## [DATA FOR PROCESSING]
-----

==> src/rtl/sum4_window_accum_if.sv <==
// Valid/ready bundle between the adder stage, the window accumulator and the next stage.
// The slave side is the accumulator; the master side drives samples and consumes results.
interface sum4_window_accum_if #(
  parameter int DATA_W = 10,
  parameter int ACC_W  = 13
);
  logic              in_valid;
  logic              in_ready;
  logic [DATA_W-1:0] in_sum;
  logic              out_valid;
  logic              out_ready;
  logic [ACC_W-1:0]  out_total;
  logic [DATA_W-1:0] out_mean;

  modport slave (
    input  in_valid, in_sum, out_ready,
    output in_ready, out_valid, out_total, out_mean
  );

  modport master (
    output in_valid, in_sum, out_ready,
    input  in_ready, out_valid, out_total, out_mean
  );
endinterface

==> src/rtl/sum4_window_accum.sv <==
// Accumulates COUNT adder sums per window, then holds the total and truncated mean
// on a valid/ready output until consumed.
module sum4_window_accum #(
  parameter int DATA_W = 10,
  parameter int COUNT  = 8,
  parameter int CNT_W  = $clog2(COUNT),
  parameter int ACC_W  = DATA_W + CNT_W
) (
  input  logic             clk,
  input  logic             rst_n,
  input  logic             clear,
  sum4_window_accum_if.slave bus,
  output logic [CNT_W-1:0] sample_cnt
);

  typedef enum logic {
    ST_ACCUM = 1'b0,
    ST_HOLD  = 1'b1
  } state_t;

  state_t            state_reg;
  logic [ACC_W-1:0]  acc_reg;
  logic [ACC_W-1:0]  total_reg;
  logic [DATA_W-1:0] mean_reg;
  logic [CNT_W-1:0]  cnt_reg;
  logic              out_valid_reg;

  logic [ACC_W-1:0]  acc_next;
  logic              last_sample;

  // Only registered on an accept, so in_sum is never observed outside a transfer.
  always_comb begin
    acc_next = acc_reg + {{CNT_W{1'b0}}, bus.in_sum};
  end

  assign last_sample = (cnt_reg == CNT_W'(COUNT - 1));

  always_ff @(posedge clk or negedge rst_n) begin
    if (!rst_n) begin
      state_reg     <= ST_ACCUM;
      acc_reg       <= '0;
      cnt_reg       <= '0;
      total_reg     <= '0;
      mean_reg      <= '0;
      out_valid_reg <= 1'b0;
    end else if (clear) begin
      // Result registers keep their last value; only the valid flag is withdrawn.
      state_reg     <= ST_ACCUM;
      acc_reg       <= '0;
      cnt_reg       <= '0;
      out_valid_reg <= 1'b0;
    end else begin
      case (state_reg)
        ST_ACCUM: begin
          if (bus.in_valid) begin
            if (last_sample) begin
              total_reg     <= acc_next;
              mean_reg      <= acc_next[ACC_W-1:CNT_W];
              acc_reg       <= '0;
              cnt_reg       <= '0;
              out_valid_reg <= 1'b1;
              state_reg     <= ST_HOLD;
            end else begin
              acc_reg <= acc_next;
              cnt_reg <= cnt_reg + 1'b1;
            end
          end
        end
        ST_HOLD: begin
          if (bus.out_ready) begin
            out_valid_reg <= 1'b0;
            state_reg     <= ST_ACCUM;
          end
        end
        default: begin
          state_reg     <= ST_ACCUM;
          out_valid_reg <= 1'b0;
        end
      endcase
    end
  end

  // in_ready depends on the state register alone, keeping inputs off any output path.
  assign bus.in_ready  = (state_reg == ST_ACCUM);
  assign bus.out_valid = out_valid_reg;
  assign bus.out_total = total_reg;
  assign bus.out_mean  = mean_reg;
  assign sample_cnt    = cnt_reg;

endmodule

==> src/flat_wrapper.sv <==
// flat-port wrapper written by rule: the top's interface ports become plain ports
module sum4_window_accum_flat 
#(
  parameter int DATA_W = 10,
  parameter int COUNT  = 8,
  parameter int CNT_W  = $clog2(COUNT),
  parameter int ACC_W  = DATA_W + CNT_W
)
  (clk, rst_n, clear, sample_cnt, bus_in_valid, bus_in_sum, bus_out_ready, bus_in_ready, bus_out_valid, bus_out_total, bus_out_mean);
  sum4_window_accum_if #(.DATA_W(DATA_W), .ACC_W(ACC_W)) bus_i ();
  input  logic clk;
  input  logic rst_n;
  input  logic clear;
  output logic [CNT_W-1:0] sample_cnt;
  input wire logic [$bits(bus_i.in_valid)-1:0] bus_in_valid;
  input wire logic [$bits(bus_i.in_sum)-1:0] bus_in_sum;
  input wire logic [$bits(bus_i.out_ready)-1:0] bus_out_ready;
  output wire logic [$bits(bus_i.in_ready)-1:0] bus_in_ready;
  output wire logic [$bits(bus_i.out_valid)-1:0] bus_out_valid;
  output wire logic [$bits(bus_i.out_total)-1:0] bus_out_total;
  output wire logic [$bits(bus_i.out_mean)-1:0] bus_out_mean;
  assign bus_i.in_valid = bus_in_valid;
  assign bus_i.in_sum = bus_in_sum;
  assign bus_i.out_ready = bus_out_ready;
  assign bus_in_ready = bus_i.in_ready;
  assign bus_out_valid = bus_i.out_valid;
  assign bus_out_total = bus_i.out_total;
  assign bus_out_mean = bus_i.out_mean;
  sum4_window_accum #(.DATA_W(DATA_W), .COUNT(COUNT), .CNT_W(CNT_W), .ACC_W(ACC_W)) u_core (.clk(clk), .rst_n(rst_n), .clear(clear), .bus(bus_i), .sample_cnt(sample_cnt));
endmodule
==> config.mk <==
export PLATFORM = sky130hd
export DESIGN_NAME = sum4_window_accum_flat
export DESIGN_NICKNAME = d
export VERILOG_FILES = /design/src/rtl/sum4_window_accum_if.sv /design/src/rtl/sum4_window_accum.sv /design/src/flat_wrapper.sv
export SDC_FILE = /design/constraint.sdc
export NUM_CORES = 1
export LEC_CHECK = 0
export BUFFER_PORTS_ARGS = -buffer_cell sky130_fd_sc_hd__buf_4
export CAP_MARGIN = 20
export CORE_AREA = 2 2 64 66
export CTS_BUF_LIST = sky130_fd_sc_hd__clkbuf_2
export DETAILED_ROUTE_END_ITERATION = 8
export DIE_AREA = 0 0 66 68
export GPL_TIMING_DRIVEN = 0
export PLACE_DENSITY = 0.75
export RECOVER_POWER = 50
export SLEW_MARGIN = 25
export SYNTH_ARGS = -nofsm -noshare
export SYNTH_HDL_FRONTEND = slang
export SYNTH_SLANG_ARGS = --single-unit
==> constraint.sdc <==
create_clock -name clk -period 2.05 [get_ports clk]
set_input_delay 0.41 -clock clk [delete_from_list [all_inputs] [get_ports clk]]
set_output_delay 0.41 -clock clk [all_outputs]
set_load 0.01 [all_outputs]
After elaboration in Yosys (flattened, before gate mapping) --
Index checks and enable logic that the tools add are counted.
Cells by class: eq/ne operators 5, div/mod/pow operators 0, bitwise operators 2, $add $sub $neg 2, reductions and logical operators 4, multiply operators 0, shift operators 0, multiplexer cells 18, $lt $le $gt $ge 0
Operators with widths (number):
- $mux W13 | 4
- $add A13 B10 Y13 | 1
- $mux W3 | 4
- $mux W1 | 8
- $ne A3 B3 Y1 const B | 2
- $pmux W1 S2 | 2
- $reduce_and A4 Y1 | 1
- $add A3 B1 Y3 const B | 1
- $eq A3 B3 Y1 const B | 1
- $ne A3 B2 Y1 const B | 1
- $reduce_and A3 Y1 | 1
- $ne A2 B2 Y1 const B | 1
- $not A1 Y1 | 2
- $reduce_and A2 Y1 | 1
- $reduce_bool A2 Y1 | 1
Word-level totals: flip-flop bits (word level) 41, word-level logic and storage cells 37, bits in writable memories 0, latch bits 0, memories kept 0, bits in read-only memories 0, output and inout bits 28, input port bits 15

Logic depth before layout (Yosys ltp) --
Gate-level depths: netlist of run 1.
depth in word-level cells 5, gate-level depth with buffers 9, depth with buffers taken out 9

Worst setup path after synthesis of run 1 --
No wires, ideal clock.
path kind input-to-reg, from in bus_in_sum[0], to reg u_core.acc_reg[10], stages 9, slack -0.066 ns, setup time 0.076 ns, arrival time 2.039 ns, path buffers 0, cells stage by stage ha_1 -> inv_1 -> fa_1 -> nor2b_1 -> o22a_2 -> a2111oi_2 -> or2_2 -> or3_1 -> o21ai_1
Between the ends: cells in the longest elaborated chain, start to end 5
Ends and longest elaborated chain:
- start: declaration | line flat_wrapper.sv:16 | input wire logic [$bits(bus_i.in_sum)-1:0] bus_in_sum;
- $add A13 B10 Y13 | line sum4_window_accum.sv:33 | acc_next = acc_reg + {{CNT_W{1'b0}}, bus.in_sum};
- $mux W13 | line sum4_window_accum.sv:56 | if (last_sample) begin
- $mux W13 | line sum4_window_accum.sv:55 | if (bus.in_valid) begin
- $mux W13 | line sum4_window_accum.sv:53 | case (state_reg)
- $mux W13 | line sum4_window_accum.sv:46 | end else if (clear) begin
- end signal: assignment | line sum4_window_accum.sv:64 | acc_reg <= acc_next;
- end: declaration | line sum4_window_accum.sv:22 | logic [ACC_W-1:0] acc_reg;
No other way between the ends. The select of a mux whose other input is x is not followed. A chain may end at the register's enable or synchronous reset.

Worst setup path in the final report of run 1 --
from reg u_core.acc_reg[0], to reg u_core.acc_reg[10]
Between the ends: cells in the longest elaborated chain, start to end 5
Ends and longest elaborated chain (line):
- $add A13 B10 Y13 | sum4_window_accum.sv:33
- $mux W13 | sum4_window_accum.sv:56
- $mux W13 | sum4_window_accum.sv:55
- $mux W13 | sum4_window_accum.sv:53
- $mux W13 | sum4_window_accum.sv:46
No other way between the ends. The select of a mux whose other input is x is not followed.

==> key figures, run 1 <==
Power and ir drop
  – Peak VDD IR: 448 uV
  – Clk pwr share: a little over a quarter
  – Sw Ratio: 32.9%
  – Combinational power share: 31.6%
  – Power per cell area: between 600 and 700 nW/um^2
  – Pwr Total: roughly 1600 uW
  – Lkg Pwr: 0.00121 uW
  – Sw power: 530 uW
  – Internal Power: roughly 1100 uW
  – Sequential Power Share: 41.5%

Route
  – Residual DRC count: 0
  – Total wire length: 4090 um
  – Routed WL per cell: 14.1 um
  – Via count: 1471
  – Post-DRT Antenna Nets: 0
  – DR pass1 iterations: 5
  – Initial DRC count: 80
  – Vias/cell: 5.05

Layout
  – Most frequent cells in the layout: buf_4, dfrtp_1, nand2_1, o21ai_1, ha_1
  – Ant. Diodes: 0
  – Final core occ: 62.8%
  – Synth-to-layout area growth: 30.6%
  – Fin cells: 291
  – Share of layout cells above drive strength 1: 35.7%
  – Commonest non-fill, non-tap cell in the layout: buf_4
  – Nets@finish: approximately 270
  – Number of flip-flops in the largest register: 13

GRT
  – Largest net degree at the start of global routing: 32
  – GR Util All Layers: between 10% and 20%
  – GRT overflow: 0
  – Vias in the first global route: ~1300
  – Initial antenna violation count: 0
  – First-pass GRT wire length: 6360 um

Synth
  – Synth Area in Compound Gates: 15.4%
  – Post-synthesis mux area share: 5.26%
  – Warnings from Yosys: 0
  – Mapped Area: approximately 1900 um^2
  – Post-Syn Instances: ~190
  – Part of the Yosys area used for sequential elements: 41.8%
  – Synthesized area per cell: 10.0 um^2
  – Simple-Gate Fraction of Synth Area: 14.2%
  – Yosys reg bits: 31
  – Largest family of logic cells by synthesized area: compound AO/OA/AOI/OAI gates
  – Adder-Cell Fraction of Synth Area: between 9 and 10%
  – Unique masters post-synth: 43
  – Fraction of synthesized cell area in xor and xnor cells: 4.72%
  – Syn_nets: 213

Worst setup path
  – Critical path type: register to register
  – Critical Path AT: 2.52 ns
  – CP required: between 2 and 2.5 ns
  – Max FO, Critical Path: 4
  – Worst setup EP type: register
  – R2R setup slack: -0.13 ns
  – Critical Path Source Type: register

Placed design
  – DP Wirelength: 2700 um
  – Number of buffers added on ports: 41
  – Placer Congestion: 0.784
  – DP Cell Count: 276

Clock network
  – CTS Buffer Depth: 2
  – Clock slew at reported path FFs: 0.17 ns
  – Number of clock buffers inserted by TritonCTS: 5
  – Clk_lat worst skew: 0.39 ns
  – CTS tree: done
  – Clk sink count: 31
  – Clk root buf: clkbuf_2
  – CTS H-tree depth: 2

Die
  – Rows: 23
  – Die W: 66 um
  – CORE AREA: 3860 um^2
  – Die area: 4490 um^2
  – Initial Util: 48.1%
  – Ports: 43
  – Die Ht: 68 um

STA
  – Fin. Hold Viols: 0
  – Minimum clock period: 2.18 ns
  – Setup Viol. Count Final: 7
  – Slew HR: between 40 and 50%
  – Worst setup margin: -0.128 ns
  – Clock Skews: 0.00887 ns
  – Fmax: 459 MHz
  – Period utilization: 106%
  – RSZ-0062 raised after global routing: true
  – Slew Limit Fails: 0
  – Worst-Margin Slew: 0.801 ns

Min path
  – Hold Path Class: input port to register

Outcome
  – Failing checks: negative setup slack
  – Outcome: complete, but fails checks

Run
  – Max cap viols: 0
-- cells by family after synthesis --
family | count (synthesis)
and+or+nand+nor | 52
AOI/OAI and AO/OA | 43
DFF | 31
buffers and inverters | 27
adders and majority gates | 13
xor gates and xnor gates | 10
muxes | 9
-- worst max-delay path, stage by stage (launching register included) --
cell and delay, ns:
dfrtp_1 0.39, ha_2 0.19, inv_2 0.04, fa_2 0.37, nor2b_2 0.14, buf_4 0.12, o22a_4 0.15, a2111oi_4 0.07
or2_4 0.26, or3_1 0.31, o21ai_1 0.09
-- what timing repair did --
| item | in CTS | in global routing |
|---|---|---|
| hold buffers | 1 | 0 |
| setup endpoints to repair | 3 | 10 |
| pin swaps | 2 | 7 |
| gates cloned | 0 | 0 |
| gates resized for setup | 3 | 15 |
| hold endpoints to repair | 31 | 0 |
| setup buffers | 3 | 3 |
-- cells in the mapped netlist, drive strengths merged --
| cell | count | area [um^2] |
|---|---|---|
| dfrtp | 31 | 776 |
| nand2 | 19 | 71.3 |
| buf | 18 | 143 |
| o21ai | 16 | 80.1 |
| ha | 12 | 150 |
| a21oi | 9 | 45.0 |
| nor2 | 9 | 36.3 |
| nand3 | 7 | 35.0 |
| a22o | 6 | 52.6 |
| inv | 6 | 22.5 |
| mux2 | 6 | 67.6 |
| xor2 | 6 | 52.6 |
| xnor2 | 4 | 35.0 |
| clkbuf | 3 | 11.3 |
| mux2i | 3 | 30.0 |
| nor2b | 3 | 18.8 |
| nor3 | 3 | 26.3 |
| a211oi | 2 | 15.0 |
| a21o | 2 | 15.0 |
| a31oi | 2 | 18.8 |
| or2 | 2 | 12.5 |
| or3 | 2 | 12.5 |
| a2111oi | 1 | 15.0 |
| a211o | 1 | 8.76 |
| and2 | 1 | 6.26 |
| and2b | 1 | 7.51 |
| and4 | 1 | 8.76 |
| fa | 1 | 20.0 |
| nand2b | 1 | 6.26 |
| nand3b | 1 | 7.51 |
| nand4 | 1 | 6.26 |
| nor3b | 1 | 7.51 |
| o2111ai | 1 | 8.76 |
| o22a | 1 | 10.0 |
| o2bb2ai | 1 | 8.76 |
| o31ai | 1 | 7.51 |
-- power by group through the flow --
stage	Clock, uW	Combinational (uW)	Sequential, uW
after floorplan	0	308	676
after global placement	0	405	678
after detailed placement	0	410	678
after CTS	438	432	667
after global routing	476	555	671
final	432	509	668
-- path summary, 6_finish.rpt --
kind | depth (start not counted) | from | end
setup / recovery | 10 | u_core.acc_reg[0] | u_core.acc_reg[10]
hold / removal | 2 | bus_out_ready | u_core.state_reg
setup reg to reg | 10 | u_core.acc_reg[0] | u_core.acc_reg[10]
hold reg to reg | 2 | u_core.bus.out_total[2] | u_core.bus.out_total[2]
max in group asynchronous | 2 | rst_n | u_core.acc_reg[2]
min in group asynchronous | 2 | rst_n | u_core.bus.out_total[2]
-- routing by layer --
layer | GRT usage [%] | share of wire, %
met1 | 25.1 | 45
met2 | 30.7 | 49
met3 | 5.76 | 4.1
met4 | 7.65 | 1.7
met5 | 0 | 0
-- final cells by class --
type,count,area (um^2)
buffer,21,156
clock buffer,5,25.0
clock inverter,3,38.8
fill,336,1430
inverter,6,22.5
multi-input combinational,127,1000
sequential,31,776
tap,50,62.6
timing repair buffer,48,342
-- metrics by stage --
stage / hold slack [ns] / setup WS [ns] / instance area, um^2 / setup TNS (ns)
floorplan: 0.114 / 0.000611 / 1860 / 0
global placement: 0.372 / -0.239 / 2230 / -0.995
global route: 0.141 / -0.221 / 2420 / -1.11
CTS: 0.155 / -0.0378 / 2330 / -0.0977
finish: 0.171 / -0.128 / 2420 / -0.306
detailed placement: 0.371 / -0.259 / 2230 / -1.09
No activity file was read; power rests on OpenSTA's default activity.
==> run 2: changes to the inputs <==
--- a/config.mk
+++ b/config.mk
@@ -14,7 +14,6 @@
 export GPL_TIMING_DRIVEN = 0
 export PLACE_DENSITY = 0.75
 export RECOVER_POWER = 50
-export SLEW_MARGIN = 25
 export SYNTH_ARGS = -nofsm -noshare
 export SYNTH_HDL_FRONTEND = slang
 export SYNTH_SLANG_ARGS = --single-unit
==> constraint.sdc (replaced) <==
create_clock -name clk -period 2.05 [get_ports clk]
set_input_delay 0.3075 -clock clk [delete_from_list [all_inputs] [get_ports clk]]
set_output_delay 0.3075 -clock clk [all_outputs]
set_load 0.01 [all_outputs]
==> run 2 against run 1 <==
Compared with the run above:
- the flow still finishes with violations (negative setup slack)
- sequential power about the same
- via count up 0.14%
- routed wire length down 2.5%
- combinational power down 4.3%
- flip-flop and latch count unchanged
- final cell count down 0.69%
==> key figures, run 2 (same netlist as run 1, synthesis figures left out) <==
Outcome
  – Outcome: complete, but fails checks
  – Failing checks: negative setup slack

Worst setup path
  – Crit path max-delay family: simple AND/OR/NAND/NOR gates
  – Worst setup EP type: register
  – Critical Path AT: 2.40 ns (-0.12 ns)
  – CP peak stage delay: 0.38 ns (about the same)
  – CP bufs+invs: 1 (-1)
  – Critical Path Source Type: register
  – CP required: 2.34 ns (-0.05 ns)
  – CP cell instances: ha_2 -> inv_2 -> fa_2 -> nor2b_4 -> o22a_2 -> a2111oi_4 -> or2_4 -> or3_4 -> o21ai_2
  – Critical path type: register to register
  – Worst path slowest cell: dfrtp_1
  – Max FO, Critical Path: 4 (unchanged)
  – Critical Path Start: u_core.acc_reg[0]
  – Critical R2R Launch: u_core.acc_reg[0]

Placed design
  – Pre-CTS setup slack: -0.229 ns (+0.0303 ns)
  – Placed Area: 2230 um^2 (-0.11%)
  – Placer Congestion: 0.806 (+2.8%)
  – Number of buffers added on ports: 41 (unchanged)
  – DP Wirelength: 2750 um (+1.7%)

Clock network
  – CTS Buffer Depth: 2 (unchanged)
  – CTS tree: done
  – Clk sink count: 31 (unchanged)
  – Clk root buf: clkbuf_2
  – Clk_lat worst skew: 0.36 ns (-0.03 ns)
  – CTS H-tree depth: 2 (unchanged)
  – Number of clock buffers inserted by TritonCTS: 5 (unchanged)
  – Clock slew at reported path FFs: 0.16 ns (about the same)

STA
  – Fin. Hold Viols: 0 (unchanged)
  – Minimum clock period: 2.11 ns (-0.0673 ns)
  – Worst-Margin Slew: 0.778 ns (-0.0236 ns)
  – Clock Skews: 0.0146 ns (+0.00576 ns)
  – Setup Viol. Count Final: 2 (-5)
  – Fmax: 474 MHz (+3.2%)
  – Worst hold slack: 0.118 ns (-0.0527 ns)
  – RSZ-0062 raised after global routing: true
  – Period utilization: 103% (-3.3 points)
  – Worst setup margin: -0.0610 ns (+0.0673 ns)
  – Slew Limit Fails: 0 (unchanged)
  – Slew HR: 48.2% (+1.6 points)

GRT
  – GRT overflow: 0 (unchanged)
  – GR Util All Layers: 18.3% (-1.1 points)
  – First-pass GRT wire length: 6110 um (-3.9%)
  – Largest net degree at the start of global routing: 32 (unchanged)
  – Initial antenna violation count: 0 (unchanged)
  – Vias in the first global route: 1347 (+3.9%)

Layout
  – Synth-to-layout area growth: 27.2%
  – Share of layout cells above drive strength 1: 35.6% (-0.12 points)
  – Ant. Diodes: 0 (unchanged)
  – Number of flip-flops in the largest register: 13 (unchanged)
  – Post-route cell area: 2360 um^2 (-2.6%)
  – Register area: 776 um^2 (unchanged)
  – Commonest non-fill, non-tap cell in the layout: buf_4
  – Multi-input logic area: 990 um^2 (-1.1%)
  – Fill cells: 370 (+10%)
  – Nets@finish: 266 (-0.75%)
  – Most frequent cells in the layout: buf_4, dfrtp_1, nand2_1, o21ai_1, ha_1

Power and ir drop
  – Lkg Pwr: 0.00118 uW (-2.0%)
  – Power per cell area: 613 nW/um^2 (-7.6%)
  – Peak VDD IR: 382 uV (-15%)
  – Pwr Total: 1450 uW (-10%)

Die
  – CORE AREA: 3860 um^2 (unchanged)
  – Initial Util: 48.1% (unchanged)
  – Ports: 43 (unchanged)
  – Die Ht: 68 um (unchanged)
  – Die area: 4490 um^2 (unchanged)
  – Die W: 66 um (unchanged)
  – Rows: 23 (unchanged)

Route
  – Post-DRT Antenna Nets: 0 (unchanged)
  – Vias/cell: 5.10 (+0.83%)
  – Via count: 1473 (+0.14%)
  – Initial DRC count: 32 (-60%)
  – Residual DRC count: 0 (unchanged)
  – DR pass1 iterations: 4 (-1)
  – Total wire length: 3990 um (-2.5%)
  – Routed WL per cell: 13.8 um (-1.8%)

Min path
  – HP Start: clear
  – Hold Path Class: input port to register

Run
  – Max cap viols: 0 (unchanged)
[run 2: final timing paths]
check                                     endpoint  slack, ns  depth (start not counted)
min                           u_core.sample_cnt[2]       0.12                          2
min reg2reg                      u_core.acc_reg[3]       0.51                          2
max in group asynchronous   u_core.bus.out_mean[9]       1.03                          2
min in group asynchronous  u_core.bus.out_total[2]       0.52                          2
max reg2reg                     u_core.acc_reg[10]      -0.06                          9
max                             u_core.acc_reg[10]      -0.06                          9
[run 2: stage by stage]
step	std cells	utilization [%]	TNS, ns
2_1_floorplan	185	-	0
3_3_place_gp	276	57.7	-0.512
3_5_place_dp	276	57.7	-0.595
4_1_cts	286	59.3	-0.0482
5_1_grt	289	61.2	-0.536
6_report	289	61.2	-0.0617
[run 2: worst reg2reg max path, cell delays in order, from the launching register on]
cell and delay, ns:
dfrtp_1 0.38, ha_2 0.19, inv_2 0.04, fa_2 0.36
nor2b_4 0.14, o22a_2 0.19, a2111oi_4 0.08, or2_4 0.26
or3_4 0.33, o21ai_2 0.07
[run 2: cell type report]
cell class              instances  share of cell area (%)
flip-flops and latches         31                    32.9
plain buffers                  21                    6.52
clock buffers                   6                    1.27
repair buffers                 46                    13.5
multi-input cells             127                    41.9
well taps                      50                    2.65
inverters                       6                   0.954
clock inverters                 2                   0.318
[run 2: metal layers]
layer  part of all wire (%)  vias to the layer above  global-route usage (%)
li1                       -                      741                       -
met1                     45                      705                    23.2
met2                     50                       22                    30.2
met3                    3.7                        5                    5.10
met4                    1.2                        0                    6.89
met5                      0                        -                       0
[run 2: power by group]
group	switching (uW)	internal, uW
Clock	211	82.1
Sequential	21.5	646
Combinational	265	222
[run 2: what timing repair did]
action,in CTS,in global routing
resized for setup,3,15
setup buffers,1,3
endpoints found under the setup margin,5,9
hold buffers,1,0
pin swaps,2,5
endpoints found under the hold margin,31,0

-----

## [AIM OF THE EXERCISE]
Provide only the count of lines in the material above that hold the word "Wirelength".

## [EXERCISE OUTPUT]
2